Hope’s positive correlates have also prompted interest into levels of hope across development to identify optimal windows for prevention and intervention. Large-scale studies of youth hope have shown declining levels as youth progress through adolescence into early adulthood and sensitive periods that correspond to developmental and educational transitions.

Thus, school-based efforts taken by teachers, counsellors, and administrators, as well as explicit hope interventions, may be critical to inspiring and scaffolding students’ hope and life goals.

Indeed, several small school-based studies of hope-targeting interventions suggest the efficacy of focused efforts to promote hope among students, supporting the idea of the school as a context ripe for the nourishing of youth hope.

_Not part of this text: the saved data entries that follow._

Background: an optimization exercise with open tools, aiming at small area, a short achievable clock period and few clock cycles. Do not read the settings as production practice.
At most, simulation tests tie the RTL to the original design; equivalence was not proved.
Only the layout flow was run in runs 1 to 5; the RTL was not checked for function there.
Power is estimated from default activity; no workload was simulated.

`flow/flow/run.sh`:
```
#!/bin/bash
# Standard layout, with timing repair aimed at 7 ns of setup slack.
set -euo pipefail
bash standard.sh SETUP_SLACK_MARGIN=7 finish > flow_make.log 2>&1
```
`flow/standard.sh`:
```
#!/bin/bash
# synth_recipe.tcl (not shown) runs the flow's synth.tcl, then flattens the netlist and writes it again
# the make line also repeats each setting of config.mk as NAME=value (left out here)
make -C /OpenROAD-flow-scripts/flow DESIGN_CONFIG=/design/flow/config.mk WORK_HOME=/design/flow/orfs CLKGATE_MAP_FILE= SYNTH_SCRIPT=/design/flow/synth_recipe.tcl "${@:-finish}"
```
`flow/config.mk`:
```
export PLATFORM = sky130hd
export DESIGN_NAME = Mips_Processor
export DESIGN_NICKNAME = Mips_Processor
export VERILOG_FILES = /design/flow/design.v
export SDC_FILE = /design/flow/constraint.sdc
export NUM_CORES = 4
export LEC_CHECK = 0
export CAP_MARGIN = 20
export CORE_MARGIN = 2
export CORE_UTILIZATION = 40
export PLACE_DENSITY = 0.6
export SLEW_MARGIN = 20
```
`flow/constraint.sdc`:
```
create_clock -name core_clock -period 11.0 [get_ports {clk}]
set_input_delay 2.2000 -clock core_clock [delete_from_list [all_inputs] [get_ports {clk}]]
set_output_delay 2.2000 -clock core_clock [all_outputs]
set_load 0.01 [all_outputs]
```
`flow/design.v`:
```
module Mips_Processor (
    input             clk,
    input             rst,
    output     [15:0] mem_addr,
    output            mem_wr,
    output     [15:0] mem_wdata,
    input      [15:0] mem_rdata,
    output reg        wb_we,
    output reg [3:0]  wb_rd,
    output reg [15:0] wb_data
);
    localparam OP_ADD  = 4'd0,  OP_ADDM = 4'd1,  OP_SUB = 4'd2,  OP_ADDI = 4'd3;
    localparam OP_MUL  = 4'd4,  OP_AND  = 4'd5,  OP_SHL = 4'd6,  OP_LW   = 4'd7;
    localparam OP_LWI  = 4'd8,  OP_SW   = 4'd9,  OP_SWI = 4'd10, OP_CLR  = 4'd11;
    localparam OP_LI   = 4'd12, OP_CMP  = 4'd13, OP_BNE = 4'd14, OP_J    = 4'd15;
    function writes_reg(input [3:0] op);
        writes_reg = (op == OP_ADD) || (op == OP_ADDM) || (op == OP_SUB) || (op == OP_ADDI) ||
                     (op == OP_AND) || (op == OP_SHL) || (op == OP_LW) || (op == OP_LWI) ||
                     (op == OP_CLR) || (op == OP_LI);
    endfunction
    function uses_ba(input [3:0] op);
        uses_ba = (op == OP_ADDM) || (op == OP_LW) || (op == OP_LWI) || (op == OP_SW) || (op == OP_SWI);
    endfunction
    function is_load(input [3:0] op);
        is_load = (op == OP_ADDM) || (op == OP_LW) || (op == OP_LWI);
    endfunction
    function b_is_reg(input [3:0] op);
        b_is_reg = (op == OP_ADD) || (op == OP_SUB) || (op == OP_MUL) || (op == OP_AND) || (op == OP_CMP);
    endfunction
    function real_rd(input [3:0] r);
        real_rd = (r != 4'd0) && (r != 4'd9) && (r != 4'd12) && (r != 4'd13);
    endfunction
    function is_hilo(input [3:0] r);
        is_hilo = (r == 4'd12) || (r == 4'd13);
    endfunction
    reg  [15:0] pc;
    reg         d_valid;
    reg  [15:0] d_ir;
    reg         e_valid;
    reg  [3:0]  e_rd;
    reg  [15:0] e_v1, e_v2, e_imm;
    reg         e_fm1, e_fw1, e_fm2, e_fw2;
    reg         e_fwd;           
    reg         e_ldr;           
    reg         e_sub, e_breg, e_s_and, e_s_shl, e_s_imm, e_cmp, e_mul, e_bne;
    reg         e_mem, e_sw, e_two, e_ld, e_addm, e_wr;
    reg         m_valid, m_port, m_wr, m_phase, m_swi;
    reg         m_two, m_ld, m_addm, m_wrr;
    reg  [3:0]  m_rd;
    reg  [15:0] m_res, m_s;
    reg  [3:0]  sr;              
    reg  [15:0] hi, lo, mcand;
    reg  [2:0]  mcnt;
    reg  [15:0] rf [0:15];
    reg  [15:0] rv;              
    wire freeze = m_valid && m_two && !m_phase;    
    assign mem_addr  = m_port ? m_res : pc;
    assign mem_wr    = m_wr;
    assign mem_wdata = m_s;
    wire [15:0] m_result = m_ld ? mem_rdata : (m_addm ? m_s + mem_rdata : m_res);
    wire [15:0] f1 = e_fm1 ? m_res : (e_fw1 ? wb_data : e_v1);
    wire [15:0] f2 = e_fm2 ? m_res : (e_fw2 ? wb_data : e_v2);
    wire [15:0] e_b   = e_breg ? f2 : e_imm;
    wire [16:0] e_sum = {1'b0, f1} + {1'b0, e_sub ? ~e_b : e_b} + {16'd0, e_sub};
    wire        e_eq  = (f1 == f2);
    wire [15:0] e_shl = (e_imm[7:4] != 4'd0) ? 16'd0 : (f1 << e_imm[3:0]);
    wire [3:0]  e_sr  = {e_eq, e_sum[15], e_sum[16], (f1[15] != f2[15]) && (e_sum[15] != f1[15])};
    wire [15:0] e_res = e_s_and ? (f1 & f2) :
                        e_s_shl ? e_shl :
                        e_s_imm ? e_imm :
                        e_cmp   ? {e_sr, 12'd0} : e_sum[15:0];
    wire e_cmpv = e_valid && e_cmp;
    wire e_mulv = e_valid && e_mul;
    wire [3:0]  d_op  = d_ir[15:12];
    wire        d_ba  = uses_ba(d_op);
    wire [3:0]  d_r1  = d_ba ? 4'd10 : d_ir[11:8];
    wire [3:0]  d_r2  = d_ba ? d_ir[11:8] : d_ir[7:4];
    wire        d_rd1 = (d_op != OP_LI) && (d_op != OP_CLR) && (d_op != OP_BNE) && (d_op != OP_J);
    wire        d_rd2 = b_is_reg(d_op) || (d_op == OP_ADDM) || (d_op == OP_SW) || (d_op == OP_SWI);
    wire [15:0] d_sx  = {{8{d_ir[7]}}, d_ir[7:0]};
    wire [15:0] d_sx2 = {d_sx[14:0], 1'b0};
    reg  [15:0] d_imm;
    always @* begin
        case (d_op)
            OP_ADDM, OP_LW, OP_LI: d_imm = d_sx2;
            OP_CLR:                d_imm = 16'd0;
            default:               d_imm = d_sx;
        endcase
    end
    wire [3:0]  d_dest = (d_op == OP_CMP) ? 4'd9 : d_ir[11:8];
    wire        d_fwd  = (writes_reg(d_op) && !is_load(d_op) && real_rd(d_ir[11:8])) || (d_op == OP_CMP);
    function [15:0] rd_reg(input [3:0] r);
        if (r == 4'd0)
            rd_reg = 16'd0;
        else if (r == 4'd9)
            rd_reg = {sr, 12'd0};
        else if (r == 4'd12)
            rd_reg = hi;
        else if (r == 4'd13)
            rd_reg = lo;
        else if (wb_we && wb_rd == r)
            rd_reg = wb_data;
        else
            rd_reg = rv[r] ? rf[r] : 16'd0;
    endfunction
    wire [15:0] d_ra = rd_reg(d_ir[11:8]);
    wire [15:0] d_rb = rd_reg(d_ir[7:4]);
    wire [15:0] d_ba_v = rd_reg(4'd10);
    wire m_wreal  = m_valid && m_wrr && real_rd(m_rd);
    wire load_use = e_valid && e_ldr && ((d_rd1 && d_r1 == e_rd) || (d_rd2 && d_r2 == e_rd));
    wire mul_busy = e_mulv || (mcnt != 3'd0);
    wire hilo_use = mul_busy && ((d_rd1 && is_hilo(d_r1)) || (d_rd2 && is_hilo(d_r2)));
    wire stall_d  = load_use || hilo_use;
    wire d_adv    = d_valid && !freeze && !stall_d;
    wire d_bne    = d_valid && (d_op == OP_BNE);
    wire mis_e    = e_valid && e_bne && sr[3] && !freeze;
    wire mis_d    = d_bne && !e_cmpv && sr[3] && !freeze && !mis_e;
    wire [15:0] pcp2   = pc + 16'd2;
    wire [3:0]  f_op   = mem_rdata[15:12];
    wire [9:0]  f_lo   = {1'b0, pcp2[8:0]} + {1'b0, mem_rdata[7:0], 1'b0};
    wire [6:0]  f_hi0  = pcp2[15:9];
    wire [6:0]  f_hip  = pcp2[15:9] + 7'd1;
    wire [6:0]  f_him  = pcp2[15:9] - 7'd1;
    wire [6:0]  f_hi   = (f_lo[9] == mem_rdata[7]) ? f_hi0 : (f_lo[9] ? f_hip : f_him);
    wire [15:0] f_btgt = {f_hi, f_lo[8:0]};
    wire        take   = !m_port && (!d_valid || d_adv) && !mis_d && !mis_e;
    always @(posedge clk) begin
        if (wb_we && real_rd(wb_rd))
            rf[wb_rd] <= wb_data;
        if (rst) begin
            pc <= 16'd0;
            d_valid <= 1'b0;
            e_valid <= 1'b0;
            m_valid <= 1'b0;
            m_port <= 1'b0;
            m_wr <= 1'b0;
            m_phase <= 1'b0;
            wb_we <= 1'b0;
            sr <= 4'd0;
            hi <= 16'd0;
            lo <= 16'd0;
            mcnt <= 3'd0;
            rv <= 16'd0;
        end else begin
            if (wb_we && real_rd(wb_rd))
                rv[wb_rd] <= 1'b1;
            wb_we   <= m_valid && m_wrr && !freeze;
            wb_rd   <= m_rd;
            wb_data <= m_result;
            if (e_mulv && !freeze) begin
                hi    <= 16'd0;
                lo    <= f2;
                mcand <= f1;
                mcnt  <= 3'd4;
            end else if (mcnt != 3'd0) begin
                {hi, lo} <= {({4'd0, hi} + mcand * lo[3:0]), lo[15:4]};
                mcnt <= mcnt - 3'd1;
            end
            if (freeze) begin
                m_phase <= 1'b1;
                m_res   <= mem_rdata;
                m_wr    <= m_swi;
                e_v1    <= f1;
                e_v2    <= f2;
                e_fw1   <= 1'b0;
                e_fw2   <= 1'b0;
            end else begin
                m_valid <= e_valid;
                m_rd    <= e_rd;
                m_res   <= e_res;
                m_s     <= f2;
                m_port  <= e_valid && e_mem;
                m_wr    <= e_valid && e_sw;
                m_phase <= 1'b0;
                m_two   <= e_two;
                m_swi   <= e_two && !e_wr;
                m_ld    <= e_ld;
                m_addm  <= e_addm;
                m_wrr   <= e_wr;
                if (e_cmpv)
                    sr <= e_sr;
                e_valid <= d_adv && !mis_e && (!d_bne || e_cmpv);
                e_rd    <= d_dest;
                e_fwd   <= d_fwd;
                e_ldr   <= is_load(d_op) && real_rd(d_ir[11:8]);
                e_v1    <= d_bne ? pc - d_sx2 : (d_ba ? d_ba_v : d_ra);    
                e_v2    <= d_ba ? d_ra : d_rb;
                e_imm   <= d_imm;
                e_fm1   <= e_valid && e_fwd && (e_rd == d_r1);
                e_fm2   <= e_valid && e_fwd && (e_rd == d_r2);
                e_fw1   <= m_wreal && (m_rd == d_r1);
                e_fw2   <= m_wreal && (m_rd == d_r2);
                e_sub   <= (d_op == OP_SUB) || (d_op == OP_CMP);
                e_breg  <= b_is_reg(d_op);
                e_s_and <= (d_op == OP_AND);
                e_s_shl <= (d_op == OP_SHL);
                e_s_imm <= (d_op == OP_CLR) || (d_op == OP_LI);
                e_cmp   <= (d_op == OP_CMP);
                e_mul   <= (d_op == OP_MUL);
                e_bne   <= (d_op == OP_BNE);
                e_mem   <= d_ba;
                e_sw    <= (d_op == OP_SW);
                e_two   <= (d_op == OP_LWI) || (d_op == OP_SWI);
                e_ld    <= (d_op == OP_LW) || (d_op == OP_LWI);
                e_addm  <= (d_op == OP_ADDM);
                e_wr    <= writes_reg(d_op);
            end
            if (mis_e) begin
                pc <= e_v1;
                d_valid <= 1'b0;
            end else if (mis_d) begin
                pc <= pc - d_sx2;
                d_valid <= 1'b0;
            end else if (take) begin
                if (f_op == OP_J) begin
                    pc <= {pcp2[15:13], mem_rdata[11:0], 1'b0};
                    d_valid <= 1'b0;
                end else begin
                    pc <= (f_op == OP_BNE) ? f_btgt : pcp2;
                    d_valid <= 1'b1;
                    d_ir <= mem_rdata;
                end
            end else if (d_adv) begin
                d_valid <= 1'b0;
            end
        end
    end
endmodule
```
==> results.py, run 1 <==
metrics = {
    "synth": {
        "syn_inst": 2793,
        "synth_cell_types": 94,
        "ys_seq_area_frac": 0.440,
        "async_flop_share": 0,
        "synth_compound_area_frac": 0.128,
        "synth_seq_cells": 500,
        "yosys.area_share.simple": 0.109,
        "synth-edff-count": 414,
        "synth-xor-area-share": 0.0307,
        "synthAdderAreaFrac": 0.0726,
        "synthMuxAreaShare": 0.181,
        "ys.flop_type": "edfxtp_1",
        "netlist_area_um2": 32200,
        "synth-warning-count": 1,
        "syn_area_per_cell_um2": 11.5,
        "synth_top_family_by_area": "multiplexers",
    },
    "global_route": {
        "antenna_found_initial": 5,
        "grt_overflow": 0,
        "met3_usage": 0.0545,
        "track_usage": 0.282,
        "grt.met1_usage": 0.370,
        "grt_pass1_vias": 24900,
        "grt_pass1_wl_um": 171000,
        "grtUsageMet2": 0.442,
        "grt_max_degree": 62,
        "busiest_layer": "met2",
    },
    "floorplan": {
        "io_pins": 72,
        "die_h_um": 288,
        "fp.dieW_um": 288,
        "start_util": 0.406,
        "core-area_um2": 79300,
        "rows": 103,
        "die-area_um2": 82700,
    },
    "route": {
        "vias": 25600,
        "first_pass_iters": 8,
        "via_per_inst": 6.27,
        "ant_nets": 0,
        "routed_wl_um": 118000,
        "drc": 0,
        "wl_per_cell_um": 28.9,
        "drt_first_iter_violations": 3371,
    },
    "cells_and_area": {
        "final_cell_mix": "414 x edfxtp_1, 197 x nand2_1, 177 x nor2_1",
        "layout_commonest_cell": "edfxtp_1",
        "nNetsFinal": 3163,
        "area_delta_synth_final_pct": 18.7,
        "final_cell_area_um2": 38200,
        "post-route-util": 0.482,
        "drive_gt1_frac": 0.223,
    },
    "power": {
        "switching_share": 0.349,
        "power_frac_comb": 0.326,
        "p_leak_nw": 14.2,
        "p_clk_frac": 0.307,
        "vdd_drop_max_mv": 0.148,
        "netSwitchingPower_mw": 2.29,
        "cellPowerDensity_nw_per_um2": 172,
        "p_int_mw": 4.27,
        "seqPwrFrac": 0.367,
    },
    "critical_path": {
        "setup.worst_path.start": "mem_rdata[0]",
        "startpoint_type": "input pin",
        "cp-end-kind": "register",
        "crit_type": "input pin to register",
        "worstPathArrival_ps": 4980,
        "r2r_start": "pc[5]",
        "path_max_fanout": 4,
        "crit_required_ps": 11550,
    },
    "cts": {
        "h-tree-depth": 2,
        "ctsHoldBuffers": 0,
        "root_buffer": "clkbuf_16",
        "cts.sinks": 500,
        "clock_latency_ps": 670,
        "numCtsBuffers": 58,
        "cts_buffer_depth": 3,
        "tritoncts": "yes",
        "path_clk_slew_ps": 70,
    },
    "timing": {
        "tightestPinTransition_ps": 1110,
        "setup_viol": 0,
        "min_period_over_period": 0.402,
        "fin_setup_tns_ps": 0,
        "clock-skew-final_ps": 44.3,
        "rsz0062_at_grt": "true",
        "max_freq_ghz": 0.226,
        "slew_headroom": 0.251,
        "slew_violations": 0,
        "hold_viol": 0,
        "min_period_ps": 4420,
    },
    "placed_design": {
        "dp_hpwl_um": 79800,
        "io_buffers": 71,
        "place_congestion": 0.975,
        "dpl-instance-area_um2": 34400,
    },
    "status": {
        "status": "finished clean",
    },
    "job": {
        "max-cap-violations": 0,
    },
    "hold_path": {
        "hold_path_class": "register to register",
        "hp-start": "e_addm",
    },
}
==> Yosys cell counts, types with 63 or more instances <==
cell / n / area [µm²]
a21oi_1: 174 / 871
clkbuf_1: 121 / 454
dfxtp_1: 86 / 1720
edfxtp_1: 414 / 12400
ha_1: 109 / 1360
inv_1: 114 / 428
mux2i_1: 140 / 1400
mux4_2: 171 / 3850
nand2_1: 200 / 751
nor2_1: 182 / 683
o21ai_0: 173 / 866
xnor2_1: 63 / 552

There are limitations to the current conceptualization and measurement of hope among school children, including the need for expansion to accommodate younger-aged children. Likewise, there is a notable dearth of longitudinal inquiry, and with the exception of a few studies of sub-populations, literature on hopefulness among racial and ethnic minorities, marginalized groups, and across genders. Fine-grained efficacy studies and investigations into the interrelatedness of hope to other constructs and of hope as an explanatory mechanism would help to inform and refine promising hope-promoting efforts and interventions that are being disseminated in schools. Preparing youth to identify and progress toward adaptive goals, and persist in the face of inevitable challenges, remains the crux of hope. Taken together, the foundational tenets of hope theory and its evolving conceptual framework lend themselves to a greater understanding of how child and youth hope is manifested and further developed within an educational context to influence trajectories of well-being.